Oral administration of uracil-tegafur (UFT) inhibits liver micrometastasis of human colon cancer in an orthotopic nude mouse model and its early detection system.

Abstract

To evaluate the effect of UFT (an oral antineoplastic drug combining uracil and tegafur) as an adjuvant chemotherapy. We examined whether UFT inhibits micrometastasis of the liver from colon cancer implanted into the cecum of nude mice in an orthotopic model. Moreover, we studied whether our early detection system using a polymerase chain reaction (PCR) of the human beta-globin gene would be useful in this model. The administration of 20 mg/kg UFT p.o., which is a relatively small dose compared with 65 mg/kg of the maximum tolerated dose of this drug in mice, inhibited liver metastasis completely when started immediately after a cecectomy (micrometastasis present at this time), but did not inhibit liver metastasis significantly when started at 4 weeks after a cecectomy (gross tumor present at this time).
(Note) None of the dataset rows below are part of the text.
==> src/rtl/blit_ctrl_if.sv <==
// Framebuffer port B bus: one access outstanding, strobe for one cycle, hold until rdy_b.
interface blit_ctrl_if;
  logic [8:0] x_b;
  logic [7:0] y_b;
  logic       read_b;
  logic       write_b;
  logic       in_b;
  logic       out_b;
  logic       rdy_b;

  modport master (output x_b, y_b, read_b, write_b, in_b, input out_b, rdy_b);
  modport slave  (input x_b, y_b, read_b, write_b, in_b, output out_b, rdy_b);
endinterface

==> src/rtl/blit_ctrl.sv <==
// Rectangle FILL/COPY sequencer for framebuffer port B, with single-pixel host
// accesses interleaved between pixel operations.
module blit_ctrl #(
  parameter int WIDTH  = 320,
  parameter int HEIGHT = 240
) (
  input  logic       clk,
  input  logic       rst_n,
  input  logic       cmd_start,
  input  logic       cmd_op,
  input  logic [8:0] cmd_x0,
  input  logic [8:0] cmd_x1,
  input  logic [7:0] cmd_y0,
  input  logic [7:0] cmd_y1,
  input  logic [8:0] cmd_sx,
  input  logic [7:0] cmd_sy,
  input  logic       cmd_color,
  output logic       busy,
  output logic       done,
  output logic       err,
  input  logic [8:0] host_x,
  input  logic [7:0] host_y,
  input  logic       host_rd,
  input  logic       host_wr,
  input  logic       host_din,
  output logic       host_dout,
  output logic       host_rdy,
  blit_ctrl_if.master bus
);
  localparam logic [3:0] IDLE    = 4'd0,  CHECK   = 4'd1,  NEXT   = 4'd2,
                         H_ACC   = 4'd3,  H_WAIT  = 4'd4,  F_WR   = 4'd5,
                         F_WAIT  = 4'd6,  C_RD    = 4'd7,  C_RWAIT = 4'd8,
                         C_WR    = 4'd9,  C_WWAIT = 4'd10, ADV    = 4'd11;
  localparam logic [9:0] W_LIM = 10'(WIDTH);
  localparam logic [8:0] H_LIM = 9'(HEIGHT);

  logic [3:0] r_state, w_ns;
  logic       r_cmd_pend, r_op, r_color, r_rev, r_busy;
  logic [8:0] r_x0, r_x1, r_sx, r_sxe, r_cx, r_scx;
  logic [7:0] r_y0, r_y1, r_sy, r_sye, r_cy, r_scy;
  logic       r_hpend, r_hwr, r_hdin;
  logic [8:0] r_hx;
  logic [7:0] r_hy;
  logic       r_done, r_err, r_hrdy, r_hdout;
  logic [8:0] r_x_b;
  logic [7:0] r_y_b;
  logic       r_read_b, r_write_b, r_in_b;

  logic [9:0] w_sxe;
  logic [8:0] w_sye;
  logic       w_reject, w_rev, w_row_end, w_last, w_cmd_acc;
  logic [8:0] w_ncx, w_nscx;
  logic [7:0] w_ncy, w_nscy;

  // Source extents are computed one bit wider so an out-of-range copy cannot wrap into range.
  assign w_sxe = {1'b0, r_sx} + ({1'b0, r_x1} - {1'b0, r_x0});
  assign w_sye = {1'b0, r_sy} + ({1'b0, r_y1} - {1'b0, r_y0});
  assign w_reject = (r_x0 > r_x1) || (r_y0 > r_y1) ||
                    ({1'b0, r_x1} >= W_LIM) || ({1'b0, r_y1} >= H_LIM) ||
                    (r_op && ((w_sxe >= W_LIM) || (w_sye >= H_LIM)));
  // Destination below/right of source: scan backwards so overlapping copies read before overwrite.
  assign w_rev = r_op && ((r_y0 > r_sy) || ((r_y0 == r_sy) && (r_x0 > r_sx)));
  assign w_cmd_acc = cmd_start && !r_busy && (r_state != CHECK) && !r_cmd_pend;

  always_comb begin
    w_row_end = r_rev ? (r_cx == r_x0) : (r_cx == r_x1);
    w_last    = w_row_end && (r_rev ? (r_cy == r_y0) : (r_cy == r_y1));
    w_ncx     = r_rev ? r_cx - 9'd1 : r_cx + 9'd1;
    w_nscx    = r_rev ? r_scx - 9'd1 : r_scx + 9'd1;
    w_ncy     = r_cy;
    w_nscy    = r_scy;
    if (w_row_end) begin
      w_ncx  = r_rev ? r_x1 : r_x0;
      w_nscx = r_rev ? r_sxe : r_sx;
      w_ncy  = r_rev ? r_cy - 8'd1 : r_cy + 8'd1;
      w_nscy = r_rev ? r_scy - 8'd1 : r_scy + 8'd1;
    end
  end

  always_comb begin
    w_ns = r_state;
    case (r_state)
      IDLE:    if (r_hpend) w_ns = H_ACC; else if (r_cmd_pend) w_ns = CHECK;
      CHECK:   w_ns = w_reject ? IDLE : NEXT;
      NEXT:    w_ns = r_hpend ? H_ACC : (r_op ? C_RD : F_WR);
      H_ACC:   w_ns = H_WAIT;
      H_WAIT:  if (bus.rdy_b) w_ns = r_busy ? NEXT : IDLE;
      F_WR:    w_ns = F_WAIT;
      F_WAIT:  if (bus.rdy_b) w_ns = ADV;
      C_RD:    w_ns = C_RWAIT;
      C_RWAIT: if (bus.rdy_b) w_ns = C_WR;
      C_WR:    w_ns = C_WWAIT;
      C_WWAIT: if (bus.rdy_b) w_ns = ADV;
      // FILL skips NEXT when no host request is waiting, keeping it at three cycles per pixel.
      ADV:     if (w_last) w_ns = IDLE;
               else if (r_hpend) w_ns = H_ACC;
               else w_ns = r_op ? NEXT : F_WR;
      default: w_ns = IDLE;
    endcase
  end

  always_ff @(posedge clk or negedge rst_n) begin
    if (!rst_n) begin
      r_state <= IDLE;  r_cmd_pend <= 1'b0; r_op <= 1'b0; r_color <= 1'b0;
      r_rev <= 1'b0;    r_busy <= 1'b0;
      r_x0 <= '0; r_x1 <= '0; r_sx <= '0; r_sxe <= '0; r_cx <= '0; r_scx <= '0;
      r_y0 <= '0; r_y1 <= '0; r_sy <= '0; r_sye <= '0; r_cy <= '0; r_scy <= '0;
      r_hpend <= 1'b0; r_hwr <= 1'b0; r_hdin <= 1'b0; r_hx <= '0; r_hy <= '0;
      r_done <= 1'b0; r_err <= 1'b0; r_hrdy <= 1'b0; r_hdout <= 1'b0;
      r_x_b <= '0; r_y_b <= '0; r_read_b <= 1'b0; r_write_b <= 1'b0; r_in_b <= 1'b0;
    end else begin
      r_state <= w_ns;
      r_done  <= (r_state == ADV) && w_last;
      r_err   <= (r_state == CHECK) && w_reject;
      r_hrdy  <= (r_state == H_WAIT) && bus.rdy_b;

      if (w_cmd_acc) begin
        r_cmd_pend <= 1'b1;
        r_op <= cmd_op; r_color <= cmd_color;
        r_x0 <= cmd_x0; r_x1 <= cmd_x1; r_y0 <= cmd_y0; r_y1 <= cmd_y1;
        r_sx <= cmd_sx; r_sy <= cmd_sy;
      end else if (r_state == CHECK) begin
        r_cmd_pend <= 1'b0;
      end

      if (r_state == CHECK && !w_reject) begin
        r_busy <= 1'b1;
        r_rev  <= w_rev;
        r_sxe  <= w_sxe[8:0];
        r_sye  <= w_sye[7:0];
        r_cx   <= w_rev ? r_x1 : r_x0;
        r_cy   <= w_rev ? r_y1 : r_y0;
        r_scx  <= w_rev ? w_sxe[8:0] : r_sx;
        r_scy  <= w_rev ? w_sye[7:0] : r_sy;
      end else if (r_state == ADV) begin
        if (w_last) r_busy <= 1'b0;
        else begin
          r_cx <= w_ncx; r_cy <= w_ncy; r_scx <= w_nscx; r_scy <= w_nscy;
        end
      end

      // A strobe landing while a request is pending is dropped; write wins over read.
      if (r_state == H_WAIT && bus.rdy_b) begin
        r_hpend <= 1'b0;
        if (!r_hwr) r_hdout <= bus.out_b;
      end else if (!r_hpend && (host_rd || host_wr)) begin
        r_hpend <= 1'b1;
        r_hwr   <= host_wr;
        r_hdin  <= host_din;
        r_hx    <= host_x;
        r_hy    <= host_y;
      end

      r_read_b  <= (w_ns == C_RD) || (w_ns == H_ACC && !r_hwr);
      r_write_b <= (w_ns == F_WR) || (w_ns == C_WR) || (w_ns == H_ACC && r_hwr);
      case (w_ns)
        H_ACC: begin r_x_b <= r_hx; r_y_b <= r_hy; r_in_b <= r_hwr & r_hdin; end
        F_WR: begin
          r_x_b  <= (r_state == ADV) ? w_ncx : r_cx;
          r_y_b  <= (r_state == ADV) ? w_ncy : r_cy;
          r_in_b <= r_color;
        end
        C_RD:  begin r_x_b <= r_scx; r_y_b <= r_scy; r_in_b <= 1'b0; end
        // The read data goes straight into the held write data register.
        C_WR:  begin r_x_b <= r_cx; r_y_b <= r_cy; r_in_b <= bus.out_b; end
        default: ;
      endcase
    end
  end

  assign busy        = r_busy;
  assign done        = r_done;
  assign err         = r_err;
  assign host_rdy    = r_hrdy;
  assign host_dout   = r_hdout;
  assign bus.x_b     = r_x_b;
  assign bus.y_b     = r_y_b;
  assign bus.read_b  = r_read_b;
  assign bus.write_b = r_write_b;
  assign bus.in_b    = r_in_b;
endmodule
There were no severe toxicities at this dose. In our PCR study, all livers in 10 mice to which therapy was given immediately after a cecectomy and without liver metastasis showed no PCR-amplified fragment, while 7 of 10 livers in the nontreatment group in which gross liver metastases were not observed demonstrated this fragment. These findings indicate that UFT is useful for either adjuvant chemotherapy or the inhibition of micrometastasis, and our system to detect micrometastasis by examining the human beta-globin gene is useful for the early evaluation of the efficacy of these drugs.